The
dream began in media res, as it were, with a lot of stuff already set up
and implied. I'm going to tell it as I dreamed it, and I'm going to put what I
call "festoons" in square brackets [] to tell you what I think a
developed story might include.
The
story opens inside a terraforming center on an alien planet. [The planet had
biological possibilities before; perhaps a low level of life develpoment that
went extinct.] Anyway, they've let off a mutagenic "bio-bomb," sort
of like in Wrath of Khan, and now the development is spreading around their
grounded spaceship, which is like their colony and station. They are supposed
to have limited contact with the outside at this stage, so it is rather
claustrophobic.
Who
are "they"? A group of humans, not many [probably between 10 and 20],
scientists and engineers all, though there is a hierarchy [from command down to
what amounts to flunkies]. The two main characters of the story are the
focus-character [who was my point of view], a scientist rather low on the
totem-pole of command but high in the necessities of the science, analyzing and
monitoring results. The real stirrer of the soup though is an officer [not the
highest rank; I think of him as the Major. Possibly what happens is the actual
commander is dead from some accident or other (was he an older, wiser man?) and
now the Major is in charge]. And the Major is going stir-crazy.
In
his boredom he is venturing out with his arsenal and shooting up stuff, like an
asshole blasting cactus in a desert. [All the virtues for which he was chosen
for the mission, his courage and proactivity and vitality, are turning against
him. I imagine he was more on the technical side; he used the 3-D printers of
the lab to make weapons, first primitive ones to exercise with, then more guns
and whatnot.] The scientist [who I shall now refer to as the Minor] keeps
protesting his interference and pointing out his violations of protocol, but
the Major is in charge.
In
fact, his authority goes to his head. He gets more and more eccentric, down to
the point of wearing clown make-up and lording over and scaring and even
terrorizing his fellow crew members. He comes to think of them as lower beings,
stupes, stooges. He comes down even to declaring himself the de facto deity of
this new planet [Mistuh Kurtz, he dead; I am the Angel of Destruction] as he
blasts around on his swaths of destruction. When the Minor protests, the Major
says they have a whole damn planet to play in; a little mayhem won't hurt it.
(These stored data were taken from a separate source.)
File: config.mk
export PLATFORM = sky130hd
export DESIGN_NAME = lie_irq_enable_clear
export DESIGN_NICKNAME = d
export VERILOG_FILES = /design/src/common/lie_pkg.sv /design/src/hdl/lie_irq_enable_clear.sv /design/src/hdl/lie_src_cell.sv
export VERILOG_INCLUDE_DIRS = /design/src /design/src/common
export SDC_FILE = /design/constraint.sdc
export NUM_CORES = 1
export LEC_CHECK = 0
export BUFFER_PORTS_ARGS = -buffer_cell sky130_fd_sc_hd__buf_2
export CAP_MARGIN = 15
export CORE_ASPECT_RATIO = 0.9
export CORE_MARGIN = 5
export CORE_UTILIZATION = 25
export CTS_CLUSTER_DIAMETER = 200
export DETAILED_ROUTE_END_ITERATION = 16
export GPL_ROUTABILITY_DRIVEN = 0
export PLACE_DENSITY = 0.58
export SLEW_MARGIN = 40
export SYNTH_ARGS = -nofsm -noshare
export SYNTH_HDL_FRONTEND = slang
export SYNTH_HIERARCHICAL = 1
export SYNTH_SLANG_ARGS = --single-unit
export TNS_END_PERCENT = 50
File: constraint.sdc
create_clock -name clk_i -period 2.2 [get_ports clk_i]
set_clock_uncertainty 0.05 [all_clocks]
set_input_delay 0.55 -clock clk_i [delete_from_list [all_inputs] [get_ports clk_i]]
set_output_delay 0.55 -clock clk_i [all_outputs]
set_load 0.03 [all_outputs]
[The Minor, on the whole, has as the second string of his character the
Humanities: Art, Music, Literature, Philosophy, probably even Religion.] The
Minor is not so sure about the effects this will have, what burgeoning pieces
of the eco-system might not be destroyed or affected. The mumbo-jumbo,
meanwhile is accelerating at an unprecedented rate.
It
all comes to a head when they come across a species of swamp-ape that has been
evolving stealthily out in the wilderness. [There have been some clues that
they exist at an earlier stage, but then the signs disappeared. The Minor
thought the Major had wiped them out.] I say come across: the Major kills one
and brings it in, and that's how they discover it. The Major starts tormenting them, messing
with them [he calls it "testing}. And suddenly the swamp-apes [who seem
rather vegetable in nature, kind of like Man-Thing; was human DNA in the
mutagenic matrix? Can they regenerate under the right conditions?] attack the
compound, not only in a pack, but in a concerted, planned effort, launching
spears in vast clouds, diverting lumbering beasts to smash into the compound,
etc. They are intelligent, and they work together, unlike the humans, who have
fragmented in their aims.
But
not anymore. The Major now panics, and finds he has to come out of his
'fortress of solitude' headquarters and work with his despised crewmates if he
wants to survive. Everyone is scrambling and afraid, but none more so than the
Major now that he faces a foe that can fight back. The other scientists are
trying to find out in a hurry how to use weapons (which they have all been
deploring but now resort to) from his arsenal that they are unfamiliar with;
the Minor thinks he knows a way that he can use their technology in a less
destructive way to pacify them [Happy gas? Holo-graph trickery? Or perhaps just
fly the ship/station away to escape] and struggles to get to his lab. I didn't
actually dream an ending, but I knew in the way one knows in dreams that the
Major was doomed.
Themes
and Memes: So my final take-away is that whatever utopia Man
proposes, he always carries with him his own stain that dooms what he tries to
build up. He cannot give what he doesn't
have. I see Aliens, Avatar, Southern Comfort, Planet of the Apes, Man-Thing,
The Wrath of Khan, and Apocalypse Now in this strange brew, along with some
rather C. S. Lewis philosophy.
Notes
I've said before, a lot of times I have some odd dreams that seem totally bizarre stories worked out of an unlikely subconcious stew. Some of the dreams I have 'translated' into tales; others just suggest ideas that tease me with possibilities. Some merely have elements that I use as narrative 'thickening'; perhaps (it's hard to tell at this distance) this dream-story had an influence on Daisy and the Swamp Ape, since published here. I can't say that I've ever written an entirely science-fictional story that I can think of; at best a sort of 'soft' sci-fi with elements of horror.